What you should do:
Locate every line below that contains the word "step" and copy it.

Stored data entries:
..............................
This design comes from an exercise in tuning for small area, a short achievable clock period and few clock cycles per item on the open sky130 flow, not from production work. In this exercise RTL edits were held to simulation tests only and were not proved equivalent to the original. No activity file was given, so power comes from the tool's default toggle rates.

**flow/run.sh**
```bash
#!/bin/bash
# standard layout, with plain buffers (not delay cells) on the ports
set -o pipefail
export BUFFER_PORTS_ARGS="-buffer_cell sky130_fd_sc_hd__buf_2"
bash standard.sh > standard.log 2>&1
```
**standard.sh**
```bash
#!/bin/bash
# synth_recipe.tcl (not shown) runs the flow's synth.tcl, then flattens the netlist and writes it again
# the make line also repeats each setting of config.mk as NAME=value (left out here)
make -C /OpenROAD-flow-scripts/flow DESIGN_CONFIG=/design/flow/config.mk WORK_HOME=/design/flow/orfs CLKGATE_MAP_FILE= SYNTH_SCRIPT=/design/flow/synth_recipe.tcl "${@:-finish}"
```
**config.mk**
```make
export PLATFORM = sky130hd
export DESIGN_NAME = grid_zone_binning
export DESIGN_NICKNAME = grid_zone_binning
export VERILOG_FILES = /design/flow/design.v
export SDC_FILE = /design/flow/constraint.sdc
export NUM_CORES = 4
export LEC_CHECK = 0
export ABC_CLOCK_PERIOD_IN_PS = 2300
export CAP_MARGIN = 20
export CORE_MARGIN = 2
export CORE_UTILIZATION = 40
export CTS_BUF_LIST = sky130_fd_sc_hd__clkbuf_8
export CTS_CLUSTER_DIAMETER = 60
export CTS_CLUSTER_SIZE = 14
export PLACE_DENSITY = 0.6
export SETUP_SLACK_MARGIN = 3.7
export SLEW_MARGIN = 20
```
**constraint.sdc**
```tcl
create_clock -name core_clock -period 6.0 [get_ports {clk}]
set_input_delay 1.2000 -clock core_clock [delete_from_list [all_inputs] [get_ports {clk}]]
set_output_delay 1.2000 -clock core_clock [all_outputs]
set_load 0.01 [all_outputs]
```
**design.v**
```verilog
package gzb_pkg;
  localparam int GRID_COLS  = 4;
  localparam int GRID_ROWS  = 4;
  localparam int ZONE_COUNT = GRID_COLS * GRID_ROWS;
  localparam int FILL_W     = 9;     
  localparam int SCR_W      = 12;
  localparam int ZS_W       = SCR_W - 2;    
  localparam int COORD_W    = 14;
  localparam logic [SCR_W-1:0] SCR_W_RESET = SCR_W'(800);
  localparam logic [SCR_W-1:0] SCR_H_RESET = SCR_W'(600);
  localparam logic OP_CLEAR  = 1'b0;
  localparam logic OP_INSERT = 1'b1;
endpackage
import gzb_pkg::*;
module gzb_lanes (
  input  logic [gzb_pkg::ZS_W-1:0]   zs,
  input  logic [11:0]                b3,
  input  logic [11:0]                u,
  input  logic                       oor,
  output logic [3:0]                 hit
);
  logic [11:0] b [5];
  logic [4:0]  lt, le;
  assign b[0] = 12'd0;
  assign b[1] = 12'(zs);
  assign b[2] = {1'b0, zs, 1'b0};
  assign b[3] = b3;
  assign b[4] = {zs, 2'b00};
  always_comb begin
    for (int k = 0; k < 5; k++) begin
      lt[k] = u < b[k];
      le[k] = u <= b[k];
    end
    for (int k = 0; k < 4; k++)
      hit[k] = !oor && !lt[k] && le[k+1];
  end
endmodule
import gzb_pkg::*;
module grid_zone_binning (
  input  logic                           clk,
  input  logic                           rst_n,
  input  logic                           in_tvalid,
  output logic                           in_tready,
  input  logic [55:0]                    in_tdata,
  input  logic                           in_tuser,
  output logic                           out_tvalid,
  input  logic                           out_tready,
  output logic [15:0]                    out_tdata,
  output logic [1:0]                     out_tuser,
  output logic                           out_tlast,
  input  logic                           cfg_valid,
  output logic                           cfg_ready,
  input  logic [0:0]                     cfg_index,
  input  logic [11:0]                    cfg_data
);
  logic [ZS_W-1:0] zw_r, zh_r;
  logic [11:0]     bw3_r, bh3_r, b3_new;
  logic        rdy_r, rv_r, rop_r;
  logic [3:0]  rc0_r, rr0_r;
  logic [12:0] rx1_r, ry1_r;    
  logic [3:0]  c0_hit, r0_hit, c1_hit, r1_hit;
  logic [13:0] x1, y1;
  logic        acc;
  logic [3:0]  col_hit, row_hit;
  logic        f1v, f2v, f1op, f2op;
  logic [3:0]  f1r, f1c, f2r, f2c;
  logic        hv, hop;
  logic [3:0]  hr, hc, hcl;
  logic [3:0]  rsel, csel;
  logic        step, pop, popd, last, last_c, hit;
  logic        f1_ld, f2_ld;
  logic [2:0]  n_all;
  logic [3:0]  zone;
  logic        pv_r, phit_r, plast_r, pclr_r;
  logic [3:0]  pzone_r;
  logic [15:0] sel, sel_r, we;
  logic [8:0]  fs_raw, fs, inc;
  logic        same;
  logic [8:0]  fill_r [ZONE_COUNT];
  logic        fclr;
  logic [8:0]  fbus;
  logic        ov_r, oclr_r, wpend_r;
  logic [14:0] res, o_r;         
  assign cfg_ready = 1'b1;
  assign in_tready = rdy_r;
  assign acc       = in_tvalid && rdy_r;
  assign b3_new = 12'(cfg_data[SCR_W-1:2]) + {1'b0, cfg_data[SCR_W-1:2], 1'b0};
  always_ff @(posedge clk) begin
    if (!rst_n) begin
      zw_r  <= SCR_W_RESET[SCR_W-1:2];
      zh_r  <= SCR_H_RESET[SCR_W-1:2];
      bw3_r <= 12'(3 * (SCR_W_RESET / 4));
      bh3_r <= 12'(3 * (SCR_H_RESET / 4));
    end else if (cfg_valid) begin
      if (cfg_index == 1'b0) begin
        zw_r  <= cfg_data[SCR_W-1:2];
        bw3_r <= b3_new;
      end else begin
        zh_r  <= cfg_data[SCR_W-1:2];
        bh3_r <= b3_new;
      end
    end
  end
  assign x1 = {in_tdata[20], in_tdata[20:8]} + 14'(in_tdata[42:34]);
  assign y1 = {in_tdata[33], in_tdata[33:21]} + 14'(in_tdata[51:43]);
  gzb_lanes u_c0 (.zs(zw_r), .b3(bw3_r), .u(in_tdata[19:8]),  .oor(in_tdata[20]), .hit(c0_hit));
  gzb_lanes u_r0 (.zs(zh_r), .b3(bh3_r), .u(in_tdata[32:21]), .oor(in_tdata[33]), .hit(r0_hit));
  always_ff @(posedge clk) begin
    rop_r <= in_tuser;
    rc0_r <= c0_hit;
    rr0_r <= r0_hit;
    rx1_r <= {x1[13] | x1[12], x1[11:0]};
    ry1_r <= {y1[13] | y1[12], y1[11:0]};
  end
  gzb_lanes u_c1 (.zs(zw_r), .b3(bw3_r), .u(rx1_r[11:0]), .oor(rx1_r[12]), .hit(c1_hit));
  gzb_lanes u_r1 (.zs(zh_r), .b3(bh3_r), .u(ry1_r[11:0]), .oor(ry1_r[12]), .hit(r1_hit));
  assign col_hit = rc0_r | c1_hit;
  assign row_hit = rr0_r | r1_hit;
  always_comb begin
    rsel = '0;
    csel = '0;
    for (int i = 3; i >= 0; i--) begin
      if (hr[i])  rsel = 4'(1) << i;
      if (hcl[i]) csel = 4'(1) << i;
    end
    for (int r = 0; r < 4; r++)
      for (int c = 0; c < 4; c++)
        sel[4*r+c] = rsel[r] && csel[c] && hit;
  end
  assign hit    = hv && hop && (hr != '0) && (hc != '0);
  assign last_c = (hcl & ~csel) == '0;
  assign last   = !hit || (last_c && ((hr & ~rsel) == '0));
  assign zone   = hit ? {rsel[3] | rsel[2], rsel[3] | rsel[1],
                         csel[3] | csel[2], csel[3] | csel[1]} : 4'd0;
  assign step   = !ov_r || out_tready;
  assign pop    = !hv || (step && last);
  assign popd   = hv && step && last;
  always_ff @(posedge clk) begin
    if (!rst_n) begin
      pv_r <= 1'b0;
    end else if (step) begin
      pv_r <= hv;
    end
  end
  always_ff @(posedge clk) begin
    if (step) begin
      phit_r  <= hit;
      plast_r <= last;
      pclr_r  <= hop == OP_CLEAR;
      pzone_r <= zone;
      sel_r   <= sel;
    end
  end
  always_comb begin
    fs_raw = '0;
    for (int z = 0; z < ZONE_COUNT; z++)
      fs_raw = fs_raw | ({9{sel_r[z]}} & fill_r[z]);
  end
  assign inc  = o_r[14] ? 9'd256 : ({1'b0, o_r[11:4]} + 9'd1);
  assign same = phit_r && ov_r && o_r[13] && (o_r[3:0] == pzone_r);
  assign fs   = (ov_r && oclr_r) ? 9'd0 : (same ? inc : fs_raw);
  assign res  = {fs[8], phit_r, plast_r, fs[7:0], pzone_r};
  always_comb begin
    for (int z = 0; z < ZONE_COUNT; z++)
      we[z] = wpend_r && o_r[13] && !o_r[14] && (o_r[3:0] == 4'(z));
  end
  assign f1_ld = popd ? (f2v || (rv_r && f1v)) : (rv_r && hv && !f1v);
  assign f2_ld = rv_r && (popd ? f2v : (f1v && !f2v));
  assign n_all = 3'(hv) + 3'(f1v) + 3'(f2v) + 3'(rv_r);
  always_ff @(posedge clk) begin
    if (!rst_n) begin
      hv  <= 1'b0;
      f1v <= 1'b0;
      f2v <= 1'b0;
    end else begin
      hv  <= pop ? (f1v || rv_r) : 1'b1;
      f1v <= pop ? (f2v || (f1v && rv_r)) : (f1v || (hv && rv_r));
      f2v <= pop ? (f2v && rv_r) : (f2v || (f1v && rv_r));
    end
  end
  always_ff @(posedge clk) begin
    if (pop) begin
      if (f1v) begin
        hop <= f1op;
        hr  <= f1r;
        hc  <= f1c;
        hcl <= f1c;
      end else begin
        hop <= rop_r;
        hr  <= row_hit;
        hc  <= col_hit;
        hcl <= col_hit;
      end
    end else if (step) begin
      if (last_c) begin
        hr  <= hr & ~rsel;
        hcl <= hc;
      end else begin
        hcl <= hcl & ~csel;
      end
    end
    if (f1_ld) begin
      f1op <= f2v ? f2op : rop_r;
      f1r  <= f2v ? f2r  : row_hit;
      f1c  <= f2v ? f2c  : col_hit;
    end
    if (f2_ld) begin
      f2op <= rop_r;
      f2r  <= row_hit;
      f2c  <= col_hit;
    end
  end
  always_ff @(posedge clk) begin
    if (!rst_n) begin
      rv_r  <= 1'b0;
      rdy_r <= 1'b0;
    end else begin
      rv_r  <= acc;
      if (acc) rdy_r <= popd ? (n_all <= 3'd2) : (n_all <= 3'd1);
      else     rdy_r <= popd ? (n_all <= 3'd3) : (n_all <= 3'd2);
    end
  end
  assign fclr = !rst_n || (wpend_r && oclr_r);
  assign fbus = inc & {9{!fclr}};
  always_ff @(posedge clk) begin
    for (int z = 0; z < ZONE_COUNT; z++)
      if (we[z] || fclr) fill_r[z] <= fbus;
  end
  always_ff @(posedge clk) begin
    if (!rst_n) begin
      ov_r    <= 1'b0;
      wpend_r <= 1'b0;
    end else begin
      if (step) ov_r <= pv_r;
      wpend_r <= step && pv_r;
    end
  end
  always_ff @(posedge clk) begin
    if (step) begin
      o_r    <= res;
      oclr_r <= pclr_r;
    end
  end
  assign out_tvalid = ov_r;
  assign out_tdata  = {4'b0000, o_r[11:0]};
  assign out_tuser  = {o_r[14], o_r[13]};
  assign out_tlast  = o_r[12];
endmodule
```
==> metrics.md, run 1 <==
| Metric | Value |
|---|---|
| Max transition margin | `0.489` |
| WL met1 | `19000 um` |
| Peak supply drop | `205 uV` |
| Register area share after synthesis | `0.494` |
| Outcome | `no timing/DRC/antenna violations` |
| Final min period | `2500 ps` |
| Overflow after GRT | `0` |
| CP endpoint kind | `primary output` |
| NetSw | `1.39 mW` |
| DR WL met2 | `20800 um` |
| FP Rows | `74` |
| Worst reg-to-reg setup slack | `3750 ps` |
| Hold Path Stages | `0` |
| H-tree depth | `1` |
| RR Endpoint | `hcl[1]` |
| Reg2reg start | `zw_r[8]` |
| Number of max-slew violations in the final report | `0` |
| Fmax | `400 MHz` |
| Xor/xnor share of the synthesized area | `0.0181` |
| Initial antenna violation count | `3` |
| Area Overhead vs Synth | `18.1%` |
| WL final | `43100 um` |
| Clock Sinks | `299` |
| Fin nets | `1881` |
| Power Internal | `3.27 mW` |
| Ys async rst share | `0` |
| Post-place setup slack | `2760 ps` |
| Placer Congestion | `0.843` |
| Drc violations | `0` |
| Final Setup Violations | `0` |
| Initial DRC Count | `725` |
| Ys Warns | `4` |
| Min-delay worst type | `reg2reg` |
| Post-synthesis simple-gate area fraction | `0.113` |
| Fraction of layout cells with a size suffix above 1 | `0.218` |
| Detailed-route vias per instance | `5.58` |
| Setup tns final | `0 ps` |
| Worst Setup SP | `o_r[14]` |
| Worst slew pin tran | `767 ps` |
| Core area | `40700 um^2` |
| Post-Synth Adder-Cell Area | `0.158` |
| Sequential power share | `0.531` |
| Chip height | `207 um` |
| Top FF cell, synth | `edfxtp_1` |
| Max cap viols | `0` |
| Final instance area | `19400 um^2` |
| Vias in the first global route | `11874` |
| Post-Route Skew | `18.2 ps` |
| Filler cell count | `3754` |
| Number of I/O pins | `97` |
| Final hold vios | `0` |
| Placed cell count | `2051` |
| RSZ-0062 raised after global routing | `true` |
| Startpoint types | `register` |
| Clock Pin Slew Worst Setup and Hold Paths | `100 ps` |
| Top Metal Used | `met5` |
| Critical path cell sequence | `buf_12 -> buf_6` |
| DR pass1 iterations | `7` |
| Crit path max fanout | `3` |
| CTS Root Cell | `clkbuf_8` |
| Clock Path Buffers | `3` |
| CP peak stage delay | `430 ps` |
| Mux cell area share after synthesis | `0.00662` |
| Critical Path AT | `1300 ps` |
| Initial Util | `0.404` |
| Clock share of power | `0.256` |
| Global-route wire length before repair | `66300 um` |
| Number of port buffers | `77` |
| Clk latency of the worst-skew pair | `610 ps` |
| Vias | `12011` |
| DR WL/cell | `20.0 um` |
| Sw Share | `0.299` |
| Final ANT Viol Nets | `0` |
| Die Area | `42700 um^2` |
| Die Width | `207 um` |
| Total track usage | `0.201` |
| Leakage | `7.81 nW` |
| Critical Path End | `out_tuser[1]` |
| CP Class | `reg2out` |
| Finished Layout Cells | `2154` |
| Setup WS post-layout | `3500 ps` |
| Gate Count Post-Synth | `1484` |
| Synth Area per Inst | `11.1 um^2` |
| Register bit total from synthesis | `299` |
| Combinational Power Share | `0.213` |
| Post-synth EDFFs | `214` |
| Required time of the worst setup path | `4800 ps` |
| CTS tree | `yes` |
| Post-DP Area | `17900 um^2` |
| Crit-path slowest cell | `edfxtp_1` |
| Synth Cell Area | `16400 um^2` |
| Cell variety after synth | `75` |
| Largest family of logic cells by synthesized area | `compound AO/OA/AOI/OAI gates` |
| PwrDens | `240 nW/um^2` |
| Fin crit share | `0.417` |
| DP Wirelength | `31100 um` |
| Complex-gate fraction of the synthesized area | `0.172` |
| R2R cell count | `9` |
| TritonCTS Buffers | `27` |
| Largest net degree at the start of global routing | `46` |
| Met3 wire length | `2230 um` |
..............................
Response area:
  logic        step, pop, popd, last, last_c, hit;
  assign step   = !ov_r || out_tready;
  assign pop    = !hv || (step && last);
  assign popd   = hv && step && last;
    end else if (step) begin
    if (step) begin
    end else if (step) begin
      if (step) ov_r <= pv_r;
      wpend_r <= step && pv_r;
    if (step) begin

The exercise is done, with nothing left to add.